Below is a listing; repeat exactly the lines from the one containing "parameter int DEPTH = 4" to the one containing "localparam int CW = PW + 1;", both included.
===== Exercise data =====
[src/rtl/instruction_fetch_queue_if.sv]
// Signal bundle between the fetch queue, instruction memory, redirect logic and decoder.
// "master" is the fetch-queue side; "slave" is the environment around it.
interface instruction_fetch_queue_if #(
    parameter int DEPTH = 4
);
    localparam int CW = $clog2(DEPTH) + 1;

    logic          mem_req;
    logic [31:0]   mem_addr;
    logic          mem_ready;
    logic [31:0]   mem_data;
    logic          redirect_valid;
    logic [31:0]   redirect_pc;
    logic          available;
    logic          decodePulse;
    logic [31:0]   instr;
    logic [31:0]   pcNumber;
    logic [CW-1:0] queue_count;

    modport master (
        output mem_req, mem_addr, decodePulse, instr, pcNumber, queue_count,
        input  mem_ready, mem_data, redirect_valid, redirect_pc, available
    );

    modport slave (
        input  mem_req, mem_addr, decodePulse, instr, pcNumber, queue_count,
        output mem_ready, mem_data, redirect_valid, redirect_pc, available
    );
endinterface

[src/rtl/instruction_fetch_queue.sv]
// Sequential instruction fetcher with a small PC-tagged FIFO feeding the decoder one word
// per decodePulse; a redirect flushes buffered entries and any in-flight fetch.
module instruction_fetch_queue #(
    parameter int          DEPTH    = 4,
    parameter logic [31:0] RESET_PC = 32'h0000_0000
) (
    input  logic                       clock,
    input  logic                       reset,
    instruction_fetch_queue_if.master  bus
);
    localparam int PW = $clog2(DEPTH);
    localparam int CW = PW + 1;

    typedef enum logic [1:0] {IDLE, WAIT, DISCARD} state_t;

    state_t        state_q, state_d;
    logic [31:0]   fetch_pc_q, fetch_pc_d;
    logic          mem_req_q, mem_req_d;
    logic [31:0]   mem_addr_q, mem_addr_d;
    logic [PW-1:0] wr_ptr_q, wr_ptr_d;
    logic [PW-1:0] rd_ptr_q, rd_ptr_d;
    logic [CW-1:0] count_q, count_d;
    logic          pulse_q, pulse_d;
    logic [31:0]   instr_q, instr_d;
    logic [31:0]   pcn_q, pcn_d;
    logic          push;
    logic          pop;

    logic [31:0]   word_mem_q [DEPTH];
    logic [29:0]   pcn_mem_q  [DEPTH];

    logic          unused_pc_lsbs;
    assign unused_pc_lsbs = ^bus.redirect_pc[1:0];

    // The occupancy check is only made in IDLE, where nothing is in flight, so a push never overflows.
    always_comb begin
        state_d    = state_q;
        fetch_pc_d = fetch_pc_q;
        mem_req_d  = mem_req_q;
        mem_addr_d = mem_addr_q;
        push       = 1'b0;
        case (state_q)
            IDLE: begin
                if (!bus.redirect_valid && (count_q < CW'(DEPTH))) begin
                    state_d    = WAIT;
                    mem_req_d  = 1'b1;
                    mem_addr_d = fetch_pc_q;
                end
            end
            WAIT: begin
                if (bus.mem_ready) begin
                    state_d   = IDLE;
                    mem_req_d = 1'b0;
                    if (!bus.redirect_valid) begin
                        push       = 1'b1;
                        fetch_pc_d = fetch_pc_q + 32'd4;
                    end
                end else if (bus.redirect_valid) begin
                    state_d = DISCARD;
                end
            end
            DISCARD: begin
                if (bus.mem_ready) begin
                    state_d   = IDLE;
                    mem_req_d = 1'b0;
                end
            end
            default: state_d = IDLE;
        endcase
        if (bus.redirect_valid) begin
            fetch_pc_d = {bus.redirect_pc[31:2], 2'b00};
        end
    end

    always_comb begin
        pop      = !pulse_q && (count_q != '0) && bus.available && !bus.redirect_valid;
        pulse_d  = pop;
        instr_d  = instr_q;
        pcn_d    = pcn_q;
        wr_ptr_d = wr_ptr_q + PW'(push);
        rd_ptr_d = rd_ptr_q + PW'(pop);
        count_d  = count_q + CW'(push) - CW'(pop);
        if (pop) begin
            instr_d = word_mem_q[rd_ptr_q];
            pcn_d   = {2'b00, pcn_mem_q[rd_ptr_q]};
        end
        if (bus.redirect_valid) begin
            wr_ptr_d = '0;
            rd_ptr_d = '0;
            count_d  = '0;
        end
    end

    always_ff @(posedge clock or posedge reset) begin
        if (reset) begin
            state_q    <= IDLE;
            fetch_pc_q <= RESET_PC;
            mem_req_q  <= 1'b0;
            mem_addr_q <= RESET_PC;
            wr_ptr_q   <= '0;
            rd_ptr_q   <= '0;
            count_q    <= '0;
            pulse_q    <= 1'b0;
            instr_q    <= '0;
            pcn_q      <= '0;
        end else begin
            state_q    <= state_d;
            fetch_pc_q <= fetch_pc_d;
            mem_req_q  <= mem_req_d;
            mem_addr_q <= mem_addr_d;
            wr_ptr_q   <= wr_ptr_d;
            rd_ptr_q   <= rd_ptr_d;
            count_q    <= count_d;
            pulse_q    <= pulse_d;
            instr_q    <= instr_d;
            pcn_q      <= pcn_d;
        end
    end

    always_ff @(posedge clock) begin
        if (push) begin
            word_mem_q[wr_ptr_q] <= bus.mem_data;
            pcn_mem_q[wr_ptr_q]  <= fetch_pc_q[31:2];
        end
    end

    assign bus.mem_req     = mem_req_q;
    assign bus.mem_addr    = mem_addr_q;
    assign bus.decodePulse = pulse_q;
    assign bus.instr       = instr_q;
    assign bus.pcNumber    = pcn_q;
    assign bus.queue_count = count_q;
endmodule

[src/flat_wrapper.sv]
// flat-port wrapper written by rule: the top's interface ports become plain ports
module instruction_fetch_queue_flat 
#(
    parameter int          DEPTH    = 4,
    parameter logic [31:0] RESET_PC = 32'h0000_0000
)
  (clock, reset, bus_mem_req, bus_mem_addr, bus_decodePulse, bus_instr, bus_pcNumber, bus_queue_count, bus_mem_ready, bus_mem_data, bus_redirect_valid, bus_redirect_pc, bus_available);
  instruction_fetch_queue_if #(.DEPTH(DEPTH)) bus_i ();
  input  logic clock;
  input  logic reset;
  output wire logic [$bits(bus_i.mem_req)-1:0] bus_mem_req;
  output wire logic [$bits(bus_i.mem_addr)-1:0] bus_mem_addr;
  output wire logic [$bits(bus_i.decodePulse)-1:0] bus_decodePulse;
  output wire logic [$bits(bus_i.instr)-1:0] bus_instr;
  output wire logic [$bits(bus_i.pcNumber)-1:0] bus_pcNumber;
  output wire logic [$bits(bus_i.queue_count)-1:0] bus_queue_count;
  input wire logic [$bits(bus_i.mem_ready)-1:0] bus_mem_ready;
  input wire logic [$bits(bus_i.mem_data)-1:0] bus_mem_data;
  input wire logic [$bits(bus_i.redirect_valid)-1:0] bus_redirect_valid;
  input wire logic [$bits(bus_i.redirect_pc)-1:0] bus_redirect_pc;
  input wire logic [$bits(bus_i.available)-1:0] bus_available;
  assign bus_mem_req = bus_i.mem_req;
  assign bus_mem_addr = bus_i.mem_addr;
  assign bus_decodePulse = bus_i.decodePulse;
  assign bus_instr = bus_i.instr;
  assign bus_pcNumber = bus_i.pcNumber;
  assign bus_queue_count = bus_i.queue_count;
  assign bus_i.mem_ready = bus_mem_ready;
  assign bus_i.mem_data = bus_mem_data;
  assign bus_i.redirect_valid = bus_redirect_valid;
  assign bus_i.redirect_pc = bus_redirect_pc;
  assign bus_i.available = bus_available;
  instruction_fetch_queue #(.DEPTH(DEPTH), .RESET_PC(RESET_PC)) u_core (.clock(clock), .reset(reset), .bus(bus_i));
endmodule
[config.mk]
export PLATFORM = sky130hd
export DESIGN_NAME = instruction_fetch_queue_flat
export DESIGN_NICKNAME = d
export VERILOG_FILES = /design/src/rtl/instruction_fetch_queue_if.sv /design/src/rtl/instruction_fetch_queue.sv /design/src/flat_wrapper.sv
export SDC_FILE = /design/constraint.sdc
export NUM_CORES = 1
export LEC_CHECK = 0
export ABC_AREA = 1
export CAP_MARGIN = 20
export CORE_ASPECT_RATIO = 0.6
export CORE_MARGIN = 2
export CORE_UTILIZATION = 51
export CTS_BUF_LIST = sky130_fd_sc_hd__clkbuf_4 sky130_fd_sc_hd__clkbuf_8 sky130_fd_sc_hd__clkbuf_16
export DETAILED_ROUTE_END_ITERATION = 10
export HOLD_SLACK_MARGIN = 0.1
export PLACE_DENSITY = 0.8
export SLEW_MARGIN = 20
export SYNTH_ARGS = -nofsm -noshare
export SYNTH_HDL_FRONTEND = slang
export SYNTH_SLANG_ARGS = --single-unit
export TNS_END_PERCENT = 100
[constraint.sdc]
create_clock -name clock -period 5.3 [get_ports clock]
set_input_delay 0.53 -clock clock [delete_from_list [all_inputs] [get_ports clock]]
set_output_delay 0.53 -clock clock [all_outputs]
set_load 0.02 [all_outputs]
# Word-level counts from Yosys, hierarchy flattened
# Memories as Yosys holds them, arrays and structs flattened. A register that Yosys moved wholly into a read port is not among the register bits.
# Index checks and enable logic that the tools add are counted.
[op_classes]
addsub = 5
order_cmp = 1
n_eq_ne = 6
mux = 19
reduce_logical = 16
[ops]
columns = ["op", "count"]
rows = [
  ["32-bit two-way mux", 3],
  ["32-bit by 3-bit adder with 32-bit output, second input constant", 1],
  ["2-bit two-way mux", 6],
  ["1-bit two-way mux", 7],
  ["2-bit case mux with 3 select lines", 1],
  ["3-bit AND reduction", 2],
  ["2-bit nonzero test", 3],
  ["2-bit by 1-bit adder with 2-bit output", 2],
  ["1-bit logical AND", 4],
  ["2-bit by 1-bit inequality test with 1-bit output, second input constant", 2],
  ["2-bit AND reduction", 2],
  ["3-bit by 1-bit adder with 3-bit output", 1],
  ["3-bit less-than comparator, second input constant", 1],
  ["3-bit two-way mux", 1],
  ["3-bit inequality test, second input constant", 1],
  ["3-bit nonzero test", 1],
  ["3-bit by 1-bit subtractor with 3-bit output", 1],
  ["2-bit by 1-bit == test with 1-bit output, second input constant", 1],
  ["2-bit == test, second input constant", 1],
  ["1-bit logical NOT", 2],
  ["2-bit logical NOT", 1],
  ["2-bit inequality test, second input constant", 1],
  ["1-bit case mux with 2 select lines", 1],
  ["2-bit OR reduction", 1],
]
[totals]
reg_bits = 75
ramBits = 248
in_bits = 69
out_inout_bits = 101
elab_cells = 57
mem_count = 2
[memory_table]
columns = ["memory", "words", "word_bits", "rd", "rd_ports_with_merged_regs", "wr", "line", "rtl"]
rows = [
  ["u_core.word_mem_q", 4, 32, 1, 1, 1, "instruction_fetch_queue.sv:29", "logic [31:0] word_mem_q [DEPTH];"],
  ["u_core.pcn_mem_q", 4, 30, 1, 1, 1, "instruction_fetch_queue.sv:30", "logic [29:0] pcn_mem_q [DEPTH];"],
]

# Logic depth before layout (Yosys ltp)
# Gate-level depths: netlist (run 1).
[depth]
ltp_word = 6
depth_mapped = 13
ltp_nobuf = 11

# Least setup slack after synthesis (run 1)
# OpenSTA, ideal clock, no wires.
[synth_timing]
kind = "register to register"
from = "register u_core.state_q[1]"
to = "memory u_core.pcn_mem_q[0][0] (enable)"
setup_time_ns = 0.558
t_arrival_ns = 5.339
t_required_ns = 4.742
slack_ns = -0.598
path_stages_with_launch = 8
path_buffers = 1
period_less_slack_ns = 5.898
path_cell_list = "dfrtp_1 inv_1 ha_1 nand2_1 inv_1 nand2_1 buf_2 nor3_1"
[synth_via]
elab_chain_cells = 4
[synth_lines]
columns = ["item", "line", "rtl"]
rows = [
  ["from (decl)", "instruction_fetch_queue.sv:16", "state_t state_q, state_d;"],
  ["from (signal assigned)", "instruction_fetch_queue.sv:107", "state_q <= state_d;"],
  ["2-bit by 1-bit == test with 1-bit output", "instruction_fetch_queue.sv:42", "case (state_q)"],
  ["1-bit two-way mux", "instruction_fetch_queue.sv:42", ""],
  ["1-bit two-way mux", "instruction_fetch_queue.sv:121", "if (push) begin"],
  ["1-bit two-way mux (not written as such)", "instruction_fetch_queue.sv:123", "pcn_mem_q[wr_ptr_q] <= fetch_pc_q[31:2];"],
  ["to (decl)", "instruction_fetch_queue.sv:30", ""],
]
# No other way between the ends.

# Worst setup path after layout (run 1)
[layout_timing]
from = "register u_core.state_q[1]"
to = "memory u_core.word_mem_q[3][27] (enable)"
[layout_via]
elab_chain_cells = 4
[layout_lines]
columns = ["item", "line", "rtl"]
rows = [
  ["2-bit by 1-bit == test with 1-bit output", "instruction_fetch_queue.sv:42", ""],
  ["1-bit two-way mux", "instruction_fetch_queue.sv:42", ""],
  ["1-bit two-way mux", "instruction_fetch_queue.sv:121", ""],
  ["1-bit two-way mux (not written as such)", "instruction_fetch_queue.sv:122", "word_mem_q[wr_ptr_q] <= bus.mem_data;"],
  ["to (decl)", "instruction_fetch_queue.sv:29", ""],
]
# No other way between the ends.

==> results by group, run 1 <==
Global routing
  – GR peak layer: met1
  – Largest net degree at the start of global routing: 113
  – Met2 usage: 32.12%
  – Met3 Track Usage GR: 3.968%
  – Global-route wire length before repair: 54,030 um
  – Grt total ovfl: 0
  – Total track usage: 21.72%
  – Vias in the first global route: 9,740
  – Initial antenna violation count: 0
  – Met1 GRT Util: 33.58%

Clock tree
  – Setup Fix Bufs, Post-CTS: 0
  – Worst skew pair latency: 0.53 ns
  – Max Root-Sink Buffers: 3
  – TritonCTS Buffers: 36
  – Root Buffer: clkbuf_16
  – Hold_buf cts: 0
  – Post_cts resized: 0
  – Clock sinks: 381
  – H-Tree Depth: 2
  – Clock transition at path regs: 0.06 ns
  – CTS tree: done

Timing
  – RSZ-0062 raised after global routing: false
  – Post-layout minimum cycle time: 2.877 ns
  – Fmax: 0.3476 GHz
  – Setup TNS: 0 ns
  – Final setup fails: 0
  – Fin crit share: 54.28%
  – Final hold violation count: 0
  – Max-Slew Margin vs Limit: 28.04%
  – Max-slew violation count: 0
  – Clock skew: 0.01829 ns
  – Slew @ Worst Pin: 1.079 ns

Power and ir drop
  – Cell Int Power: 6359 uW
  – Comb power frac: 27.1%
  – Sequential Power Share: 44.5%
  – Max VDD drop: 284.1 uV
  – Clock power frac: 28.4%
  – Leak: 0.006972 uW
  – PnR Total Power: 9279 uW
  – Switching Share: 31.47%
  – Switching power total: 2921 uW
  – P per Cell Area: 499.0 nW/um^2

Final layout
  – Post-layout util: 62.29%
  – Fraction of layout instances using a drive strength above 1: 7.541%
  – # diodes: 0
  – Area Overhead vs Synth: 20.68%
  – Final nets: 1,523
  – Fill cells: 2,311
  – Cell Count, Final, Fillers Out: 1,880

Logic synthesis
  – Post-synth top cells: 248 x edfxtp_1, 210 x nand2_1, 133 x dfrtp_1
  – Sequential area share after synthesis: 69.92%
  – Syn avg cell area: 11.96 um^2
  – Yosys top cell by area: edfxtp_1
  – Top cells by area, synth: edfxtp_1 48%, dfrtp_1 22%, nand2_1 5.1%
  – Main flop type after synthesis: edfxtp_1
  – Number of synthesized flops with an enable pin: 248
  – Synth cell types: 40
  – Post-Synthesis Cells: 1,289
  – Yosys reg bits: 381
  – Synthesized cell area: 15,410 um^2
  – Area share of the largest cell type after synthesis: 48.32%
  – YS warnings: 0
  – Most frequent cell after synthesis: edfxtp_1
  – Ys async rst share: 34.91%

Setup path
  – Top fanout value on the critical path: 41
  – Critical Path RT: 5.45 ns
  – Setup CP Type: register to register
  – Setup crit start kind: register
  – Crit end category: register
  – CP arrival: 3.03 ns

Routing
  – Initial DRC Count: 964
  – # DRC: 0
  – Vias post-DR: 10,120
  – Routed Antenna Nets: 0
  – Routed WL: 34,370 um
  – Drt via density: 5.384
  – Wirelength per Cell: 18.28 um
  – 1st-pass router iterations: 7

Floorplan
  – Die height: 138.7 um
  – Die area: 31,670 um^2
  – DIE WIDTH: 228.4 um
  – I/O pin cnt: 170
  – Initial core utilization: 51.62%
  – Core area: 29,860 um^2
  – Number of cell rows: 49

Placed design
  – Placed Instances: 1,814
  – Placer Congestion: 0.8805
  – Detail Placement HPWL: 20,970 um
  – Buffers on Ports: 163

Outcome
  – Status: completed

Hold path
  – Min-Delay Path Class: register to register

Run
  – Max cap viols: 0
[final timing paths]
kind,startpoint,end,slack (ns),cells after the start
worst min register to register,u_core.bus.mem_addr[29],u_core.bus.mem_addr[29],0.50,2
worst max-delay path,u_core.state_q[1],u_core.word_mem_q[3][27],2.42,7
max in group asynchronous,reset,u_core.bus.mem_addr[8],3.59,3
worst min-delay path,u_core.bus.mem_addr[29],u_core.bus.mem_addr[29],0.50,2
worst max register to register,u_core.state_q[1],u_core.word_mem_q[3][27],2.42,7
min in group asynchronous,reset,u_core.bus.instr[12],0.58,2
[per-stage QoR]
stage	setup WS, ns	instance area (um^2)	hold slack, ns
after floorplan	-0.5977	15420	0.5027
after detailed placement	2.049	17380	0.4775
after global routing	2.311	18600	0.5277
after CTS	2.487	18600	0.4947
final	2.423	18600	0.4952
after global placement	2.094	17380	0.4714
[logic make-up (layout without fill, tap and decap cells)]
family,count (synthesis),in the layout,share of synthesized area [%]
compound gates,251,251,9.223
xor+xnor,8,8,0.4547
fa+ha+maj,10,10,0.8606
buf+inv,189,369,5.285
flops,381,381,69.92
mux,67,67,4.392
other cells,1,4,0.02433
simple gates,382,382,9.840
[worst max-delay path, cell delays in order (launching register included)]
cell and delay, ns:
dfrtp_1 0.41, inv_1 0.10, ha_1 0.18, nand2_1 0.20, inv_1 0.28, nand2_1 0.39
nor3_2 0.29, buf_4 0.59
[power by group through the flow]
stage | clock network (uW) | logic [uW] | registers [uW]
after floorplan | 0 | 1080 | 4480
after global placement | 0 | 2460 | 4170
after detailed placement | 0 | 2520 | 4180
after CTS | 2690 | 2540 | 4130
after global routing | 2820 | 2730 | 4190
final | 2630 | 2510 | 4130
[cell type report]
| class | instances | area [um^2] | area share [%] |
|---|---|---|---|
| Inverter | 123 | 466.7 | 2.509 |
| Multi-Input combinational cell | 722 | 3860 | 20.75 |
| Clock inverter | 19 | 211.5 | 1.137 |
| Timing Repair Buffer | 180 | 1759 | 9.459 |
| Clock buffer | 47 | 1007 | 5.416 |
| Tap cell | 408 | 510.5 | 2.745 |
| Sequential cell | 381 | 10780 | 57.98 |
[layer usage]
metal	vias up	share of wire (%)
met5	-	0
met4	0	1.4
met3	45	8.5
li1	4769	-
met1	4919	46
met2	389	44
[layout by cell type, fill, tap and decap left out, drive strengths merged, types with 2 or more instances in the layout]
cell	count
a21oi	10
buf	17
bufinv	4
clkbuf	47
clkdlybuf4s50	163
clkinv	10
clkinvlp	3
conb	4
dfrtp	133
edfxtp	248
ha	9
inv	125
mux2	5
mux2i	62
nand2	212
nand3	41
nand4	2
nor2	115
nor3	9
o211ai	5
o21ai	164
o21bai	3
o22ai	62
or2	2
xor2	7
[state kept, by name, indices dropped and copies added, names as in the netlist]
name	flops
u_core.state_q	2
u_core.pcn_mem_q	120
u_core.wr_ptr_q	2
u_core.bus.decodePulse	1
u_core.bus.pcNumber	30
u_core.bus.instr	32
u_core.word_mem_q	128
u_core.bus.queue_count	3
u_core.bus.mem_addr	30
u_core.rd_ptr_q	2
u_core.bus.mem_req	1
u_core.fetch_pc_q	30
Power figures use the tool's default switching activity.
==> run 2: changes to the inputs <==
--- a/config.mk
+++ b/config.mk
@@ -9,11 +9,11 @@
 export CAP_MARGIN = 20
 export CORE_ASPECT_RATIO = 0.6
 export CORE_MARGIN = 2
-export CORE_UTILIZATION = 51
+export CORE_UTILIZATION = 56
 export CTS_BUF_LIST = sky130_fd_sc_hd__clkbuf_4 sky130_fd_sc_hd__clkbuf_8 sky130_fd_sc_hd__clkbuf_16
 export DETAILED_ROUTE_END_ITERATION = 10
 export HOLD_SLACK_MARGIN = 0.1
-export PLACE_DENSITY = 0.8
+export PLACE_DENSITY = 0.83
 export SLEW_MARGIN = 20
 export SYNTH_ARGS = -nofsm -noshare
 export SYNTH_HDL_FRONTEND = slang
==> constraint.sdc (replaced) <==
create_clock -name clock -period 2.92 [get_ports clock]
set_input_delay 0.292 -clock clock [delete_from_list [all_inputs] [get_ports clock]]
set_output_delay 0.292 -clock clock [all_outputs]
set_load 0.02 [all_outputs]
==> run 2 against run 1 <==
Effect of this change: routed wire length up 1.7%; non-clock buffer count is 8 higher; core utilization is 7.8 points higher; critical path type unchanged; clock skew fell by 0.00082 ns; combinational power increased by 89%; largest cell class unchanged.
==> results by group, run 2 (synthesized netlist as in run 1, its figures left out) <==
Final layout
  – Max reg flops: 128
  – # diodes: 0
  – Final nets: 1,529
  – Most frequent cells in the layout: 248 x edfxtp_1, 208 x nand2_1, 163 x clkdlybuf4s50_1
  – Commonest non-fill, non-tap cell in the layout: edfxtp_1
  – Fraction of layout instances using a drive strength above 1: 7.864%
  – Post-layout util: 70.11%
  – Most flop-heavy register: u_core.word_mem_q
  – Area Overhead vs Synth: 21.50%

Timing
  – Max-Slew Margin vs Limit: 53.68%
  – Slew @ Worst Pin: 0.6947 ns
  – Final hold violation count: 0
  – RSZ-0062 raised after global routing: false
  – Max-slew violation count: 0
  – Fin crit share: 78.58%
  – Setup TNS: 0 ns
  – Clock skew: 0.01747 ns
  – Post-layout minimum cycle time: 2.295 ns
  – Final setup fails: 0
  – Hold WS: 0.1143 ns
  – Fmax: 0.4358 GHz

Placed design
  – Detail Placement HPWL: 21,550 um
  – Buffers on Ports: 163
  – Placer Congestion: 0.9047

Routing
  – # DRC: 0
  – Routed Antenna Nets: 0
  – Vias post-DR: 10,280
  – Wirelength per Cell: 19.04 um
  – Initial DRC Count: 941
  – Drt via density: 5.603
  – Routed WL: 34,940 um
  – 1st-pass router iterations: 5

Setup path
  – Setup CP Type: register to register
  – Top fanout value on the critical path: 5
  – Setup crit start kind: register
  – Critical Path RT: 3.35 ns
  – CP arrival: 2.73 ns
  – Crit end category: register

Floorplan
  – Die height: 132.5 um
  – Core area: 26,710 um^2
  – DIE WIDTH: 218.2 um
  – Initial core utilization: 57.71%
  – Number of cell rows: 46
  – Die area: 28,910 um^2
  – I/O pin cnt: 170

Global routing
  – Total track usage: 24.36%
  – Largest net degree at the start of global routing: 127
  – Initial antenna violation count: 0
  – Global-route wire length before repair: 54,650 um
  – Vias in the first global route: 9,999
  – Grt total ovfl: 0

Clock tree
  – Setup Fix Bufs, Post-CTS: 0
  – H-Tree Depth: 2
  – Hold_buf cts: 0
  – Root Buffer: clkbuf_16
  – Clock transition at path regs: 0.07 ns
  – TritonCTS Buffers: 34
  – Worst skew pair latency: 0.53 ns
  – Max Root-Sink Buffers: 3
  – Clock sinks: 381
  – Post_cts resized: 0
  – CTS tree: done

Power and ir drop
  – Max VDD drop: 724.0 uV
  – Leak: 0.007032 uW
  – P per Cell Area: 895.9 nW/um^2

Hold path
  – Min-Delay Path Class: primary input to async pin

Run
  – Max cap viols: 0

Outcome
  – Status: completed
run 2: per-stage QoR:
stage	power [uW]	cells	setup WS (ns)	instance area, um^2
3_5_place_dp	12290	1774	0.5160	17590
2_1_floorplan	10120	1292	-0.02960	15500
6_report	16780	1835	0.6254	18720
5_1_grt	17580	1835	0.4860	18720
3_3_place_gp	12120	1774	0.5585	17590
4_1_cts	16870	1835	0.6169	18720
=====
**Solution to this exercise:**
    parameter int DEPTH = 4
);
    localparam int CW = $clog2(DEPTH) + 1;

    logic          mem_req;
    logic [31:0]   mem_addr;
    logic          mem_ready;
    logic [31:0]   mem_data;
    logic          redirect_valid;
    logic [31:0]   redirect_pc;
    logic          available;
    logic          decodePulse;
    logic [31:0]   instr;
    logic [31:0]   pcNumber;
    logic [CW-1:0] queue_count;

    modport master (
        output mem_req, mem_addr, decodePulse, instr, pcNumber, queue_count,
        input  mem_ready, mem_data, redirect_valid, redirect_pc, available
    );

    modport slave (
        input  mem_req, mem_addr, decodePulse, instr, pcNumber, queue_count,
        output mem_ready, mem_data, redirect_valid, redirect_pc, available
    );
endinterface

[src/rtl/instruction_fetch_queue.sv]
// Sequential instruction fetcher with a small PC-tagged FIFO feeding the decoder one word
// per decodePulse; a redirect flushes buffered entries and any in-flight fetch.
module instruction_fetch_queue #(
    parameter int          DEPTH    = 4,
    parameter logic [31:0] RESET_PC = 32'h0000_0000
) (
    input  logic                       clock,
    input  logic                       reset,
    instruction_fetch_queue_if.master  bus
);
    localparam int PW = $clog2(DEPTH);
    localparam int CW = PW + 1;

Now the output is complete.